== WHAT THE EXERCISE ASKS ==
Check every line of the data for the string "metal" and copy the ones that have it.

[[ RECORDS FOR THIS TASK open ]]

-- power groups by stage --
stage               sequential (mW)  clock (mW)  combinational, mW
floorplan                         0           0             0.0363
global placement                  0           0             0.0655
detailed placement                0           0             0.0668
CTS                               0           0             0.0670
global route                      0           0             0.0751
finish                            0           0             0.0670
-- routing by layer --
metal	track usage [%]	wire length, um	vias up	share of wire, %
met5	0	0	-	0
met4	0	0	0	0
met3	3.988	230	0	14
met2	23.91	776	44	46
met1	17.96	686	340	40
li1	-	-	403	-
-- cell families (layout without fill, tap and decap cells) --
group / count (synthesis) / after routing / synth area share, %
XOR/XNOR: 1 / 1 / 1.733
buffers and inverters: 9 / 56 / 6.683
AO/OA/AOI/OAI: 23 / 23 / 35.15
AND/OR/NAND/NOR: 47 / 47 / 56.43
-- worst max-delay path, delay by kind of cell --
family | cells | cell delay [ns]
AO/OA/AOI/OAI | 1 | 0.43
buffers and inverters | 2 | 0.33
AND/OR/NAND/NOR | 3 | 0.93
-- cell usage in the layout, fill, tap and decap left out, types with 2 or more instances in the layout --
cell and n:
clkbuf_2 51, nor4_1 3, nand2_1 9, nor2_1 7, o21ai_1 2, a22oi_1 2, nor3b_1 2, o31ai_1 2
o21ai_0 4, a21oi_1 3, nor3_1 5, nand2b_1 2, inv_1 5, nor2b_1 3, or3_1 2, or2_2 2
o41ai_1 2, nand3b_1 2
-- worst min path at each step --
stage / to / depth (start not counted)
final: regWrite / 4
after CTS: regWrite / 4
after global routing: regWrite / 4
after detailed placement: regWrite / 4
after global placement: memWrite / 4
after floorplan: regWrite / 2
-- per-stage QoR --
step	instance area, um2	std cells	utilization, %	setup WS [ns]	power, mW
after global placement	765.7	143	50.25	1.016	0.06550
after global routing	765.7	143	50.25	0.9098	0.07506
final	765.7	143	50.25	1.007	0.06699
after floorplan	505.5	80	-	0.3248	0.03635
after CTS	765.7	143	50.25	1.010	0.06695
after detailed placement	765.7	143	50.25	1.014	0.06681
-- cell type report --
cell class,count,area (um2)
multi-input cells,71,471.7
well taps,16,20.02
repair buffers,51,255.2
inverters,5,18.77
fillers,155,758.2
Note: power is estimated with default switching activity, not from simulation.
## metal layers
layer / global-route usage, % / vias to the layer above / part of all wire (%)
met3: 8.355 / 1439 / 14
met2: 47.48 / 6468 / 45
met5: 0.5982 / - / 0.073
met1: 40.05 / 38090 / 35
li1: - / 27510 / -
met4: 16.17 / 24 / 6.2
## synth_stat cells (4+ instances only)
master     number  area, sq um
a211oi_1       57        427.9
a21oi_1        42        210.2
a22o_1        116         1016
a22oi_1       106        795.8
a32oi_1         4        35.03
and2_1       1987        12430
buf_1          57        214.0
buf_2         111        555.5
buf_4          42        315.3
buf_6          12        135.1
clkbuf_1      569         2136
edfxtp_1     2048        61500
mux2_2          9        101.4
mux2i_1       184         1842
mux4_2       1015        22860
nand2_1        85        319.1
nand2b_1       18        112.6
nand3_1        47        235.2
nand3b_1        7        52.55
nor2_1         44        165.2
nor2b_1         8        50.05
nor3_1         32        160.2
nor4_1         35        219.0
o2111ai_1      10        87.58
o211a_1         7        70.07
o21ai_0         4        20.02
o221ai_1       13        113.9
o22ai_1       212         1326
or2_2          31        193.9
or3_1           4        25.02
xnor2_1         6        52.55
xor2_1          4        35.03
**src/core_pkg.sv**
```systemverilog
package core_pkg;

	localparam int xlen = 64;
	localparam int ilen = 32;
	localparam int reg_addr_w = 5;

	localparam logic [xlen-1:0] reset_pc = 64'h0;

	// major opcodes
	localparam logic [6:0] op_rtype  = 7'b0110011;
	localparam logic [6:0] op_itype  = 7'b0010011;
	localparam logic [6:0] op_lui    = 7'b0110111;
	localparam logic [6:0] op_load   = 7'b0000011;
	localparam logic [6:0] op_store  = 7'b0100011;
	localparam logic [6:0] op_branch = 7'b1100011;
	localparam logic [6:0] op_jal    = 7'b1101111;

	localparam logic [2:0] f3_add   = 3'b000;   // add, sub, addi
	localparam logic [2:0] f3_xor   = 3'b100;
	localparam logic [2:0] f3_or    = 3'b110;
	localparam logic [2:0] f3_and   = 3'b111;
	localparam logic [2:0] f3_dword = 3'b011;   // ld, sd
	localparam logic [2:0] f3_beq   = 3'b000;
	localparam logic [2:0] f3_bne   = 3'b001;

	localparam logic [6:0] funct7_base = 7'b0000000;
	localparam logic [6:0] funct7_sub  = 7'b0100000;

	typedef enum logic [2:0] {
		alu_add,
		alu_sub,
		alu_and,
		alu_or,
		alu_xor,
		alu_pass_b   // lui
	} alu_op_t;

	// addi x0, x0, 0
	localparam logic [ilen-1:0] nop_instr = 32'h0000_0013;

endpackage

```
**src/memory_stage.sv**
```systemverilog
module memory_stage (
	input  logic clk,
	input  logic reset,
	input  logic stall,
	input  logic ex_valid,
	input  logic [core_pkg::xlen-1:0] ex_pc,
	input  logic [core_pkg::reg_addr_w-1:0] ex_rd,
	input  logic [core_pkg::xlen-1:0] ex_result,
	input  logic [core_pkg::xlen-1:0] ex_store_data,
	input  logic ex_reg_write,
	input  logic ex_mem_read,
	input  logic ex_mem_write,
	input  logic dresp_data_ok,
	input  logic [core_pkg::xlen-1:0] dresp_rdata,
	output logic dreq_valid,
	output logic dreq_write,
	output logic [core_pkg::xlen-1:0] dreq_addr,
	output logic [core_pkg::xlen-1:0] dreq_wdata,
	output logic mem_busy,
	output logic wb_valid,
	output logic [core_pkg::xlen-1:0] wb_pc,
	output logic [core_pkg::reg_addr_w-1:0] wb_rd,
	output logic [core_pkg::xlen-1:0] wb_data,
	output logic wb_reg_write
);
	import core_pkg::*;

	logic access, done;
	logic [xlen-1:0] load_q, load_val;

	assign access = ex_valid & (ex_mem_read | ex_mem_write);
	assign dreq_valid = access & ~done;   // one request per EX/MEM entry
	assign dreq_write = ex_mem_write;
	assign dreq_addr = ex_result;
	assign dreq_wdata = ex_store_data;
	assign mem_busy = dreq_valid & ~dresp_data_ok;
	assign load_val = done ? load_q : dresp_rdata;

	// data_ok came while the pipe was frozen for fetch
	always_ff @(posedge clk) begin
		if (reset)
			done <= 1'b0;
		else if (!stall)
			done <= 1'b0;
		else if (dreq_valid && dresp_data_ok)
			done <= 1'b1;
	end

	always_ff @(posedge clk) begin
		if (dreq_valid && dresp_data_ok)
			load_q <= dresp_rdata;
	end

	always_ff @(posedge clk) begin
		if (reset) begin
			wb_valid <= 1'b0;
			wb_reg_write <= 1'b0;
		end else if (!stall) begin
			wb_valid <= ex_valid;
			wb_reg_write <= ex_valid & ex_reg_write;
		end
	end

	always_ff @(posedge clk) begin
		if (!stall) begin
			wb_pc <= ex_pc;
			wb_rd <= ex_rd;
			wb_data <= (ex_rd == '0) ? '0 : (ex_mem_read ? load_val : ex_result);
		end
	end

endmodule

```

[[ RECORDS FOR THIS TASK closed ]]
[[ RECORDS FOR THIS TASK open ]]

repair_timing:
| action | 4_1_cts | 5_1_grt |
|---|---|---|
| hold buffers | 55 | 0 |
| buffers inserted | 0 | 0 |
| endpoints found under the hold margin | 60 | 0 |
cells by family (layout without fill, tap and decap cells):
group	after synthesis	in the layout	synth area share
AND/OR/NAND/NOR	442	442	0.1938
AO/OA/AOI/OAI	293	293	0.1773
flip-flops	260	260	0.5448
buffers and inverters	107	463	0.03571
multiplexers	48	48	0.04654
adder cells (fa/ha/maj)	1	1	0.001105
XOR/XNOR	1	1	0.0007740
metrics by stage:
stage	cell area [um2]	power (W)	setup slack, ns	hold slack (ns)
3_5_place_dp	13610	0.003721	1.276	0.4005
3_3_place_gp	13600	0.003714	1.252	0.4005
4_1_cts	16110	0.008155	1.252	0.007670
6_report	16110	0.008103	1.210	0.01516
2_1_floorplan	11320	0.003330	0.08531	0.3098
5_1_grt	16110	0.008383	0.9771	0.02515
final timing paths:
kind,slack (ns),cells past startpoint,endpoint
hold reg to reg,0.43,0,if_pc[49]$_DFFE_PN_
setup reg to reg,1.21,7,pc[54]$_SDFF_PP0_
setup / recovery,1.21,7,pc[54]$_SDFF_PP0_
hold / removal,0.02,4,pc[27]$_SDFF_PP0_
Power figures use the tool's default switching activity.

[[ RECORDS FOR THIS TASK closed ]]
[[ RECORDS FOR THIS TASK open ]]

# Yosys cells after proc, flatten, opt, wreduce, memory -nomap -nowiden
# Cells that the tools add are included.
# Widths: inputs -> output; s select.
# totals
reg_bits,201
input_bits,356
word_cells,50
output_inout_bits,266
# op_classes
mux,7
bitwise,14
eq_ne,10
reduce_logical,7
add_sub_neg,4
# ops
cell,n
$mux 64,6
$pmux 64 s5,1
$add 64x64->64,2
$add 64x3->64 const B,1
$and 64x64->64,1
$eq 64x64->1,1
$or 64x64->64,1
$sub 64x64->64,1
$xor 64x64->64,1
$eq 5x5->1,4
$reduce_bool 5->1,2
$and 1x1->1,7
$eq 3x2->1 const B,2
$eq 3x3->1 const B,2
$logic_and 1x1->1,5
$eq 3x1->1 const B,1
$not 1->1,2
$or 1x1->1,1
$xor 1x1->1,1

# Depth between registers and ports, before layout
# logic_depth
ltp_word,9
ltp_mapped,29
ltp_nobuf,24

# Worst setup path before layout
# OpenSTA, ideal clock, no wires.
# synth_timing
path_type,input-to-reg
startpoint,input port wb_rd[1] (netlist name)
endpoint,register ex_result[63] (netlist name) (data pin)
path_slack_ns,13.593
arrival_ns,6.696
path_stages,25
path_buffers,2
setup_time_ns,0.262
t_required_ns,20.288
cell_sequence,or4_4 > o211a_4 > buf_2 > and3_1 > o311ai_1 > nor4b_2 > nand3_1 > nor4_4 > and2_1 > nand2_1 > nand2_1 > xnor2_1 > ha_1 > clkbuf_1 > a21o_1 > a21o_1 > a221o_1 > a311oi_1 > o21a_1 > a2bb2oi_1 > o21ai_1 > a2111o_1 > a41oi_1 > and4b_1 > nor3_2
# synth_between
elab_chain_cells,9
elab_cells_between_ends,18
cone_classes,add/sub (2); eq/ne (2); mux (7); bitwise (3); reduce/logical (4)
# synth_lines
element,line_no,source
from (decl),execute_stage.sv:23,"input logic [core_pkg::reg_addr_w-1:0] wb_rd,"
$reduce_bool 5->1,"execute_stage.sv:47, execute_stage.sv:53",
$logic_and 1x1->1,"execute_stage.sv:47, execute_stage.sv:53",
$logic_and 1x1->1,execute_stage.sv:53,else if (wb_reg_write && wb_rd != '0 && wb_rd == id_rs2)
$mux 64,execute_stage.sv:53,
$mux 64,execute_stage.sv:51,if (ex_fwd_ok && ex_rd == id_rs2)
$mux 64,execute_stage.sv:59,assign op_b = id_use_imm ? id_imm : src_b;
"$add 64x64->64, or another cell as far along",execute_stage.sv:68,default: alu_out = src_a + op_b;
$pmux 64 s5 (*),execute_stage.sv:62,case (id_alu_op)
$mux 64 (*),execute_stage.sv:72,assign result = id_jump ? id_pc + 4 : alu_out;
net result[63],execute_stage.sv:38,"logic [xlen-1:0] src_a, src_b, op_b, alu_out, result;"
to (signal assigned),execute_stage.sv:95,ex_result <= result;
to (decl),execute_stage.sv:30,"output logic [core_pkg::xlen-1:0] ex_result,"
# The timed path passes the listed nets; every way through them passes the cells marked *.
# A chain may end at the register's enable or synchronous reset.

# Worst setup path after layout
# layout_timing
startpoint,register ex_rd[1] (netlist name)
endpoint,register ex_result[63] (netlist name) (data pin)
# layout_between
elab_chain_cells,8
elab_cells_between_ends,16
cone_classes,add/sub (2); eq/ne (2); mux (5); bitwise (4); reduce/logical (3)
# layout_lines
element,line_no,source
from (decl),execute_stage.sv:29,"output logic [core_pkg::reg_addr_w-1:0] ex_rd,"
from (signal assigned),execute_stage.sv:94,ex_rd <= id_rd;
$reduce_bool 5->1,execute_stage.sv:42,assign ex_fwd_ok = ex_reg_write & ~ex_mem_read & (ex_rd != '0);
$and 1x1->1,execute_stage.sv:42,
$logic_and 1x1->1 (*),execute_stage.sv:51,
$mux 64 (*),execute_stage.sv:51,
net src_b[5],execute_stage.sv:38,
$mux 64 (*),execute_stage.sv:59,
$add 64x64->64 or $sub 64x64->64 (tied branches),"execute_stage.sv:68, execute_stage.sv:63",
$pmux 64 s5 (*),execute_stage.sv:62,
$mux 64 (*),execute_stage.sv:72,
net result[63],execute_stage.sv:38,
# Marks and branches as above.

[[ RECORDS FOR THIS TASK closed ]]

== EXERCISE OUTPUT ==
metal	track usage [%]	wire length, um	vias up	share of wire, %
## metal layers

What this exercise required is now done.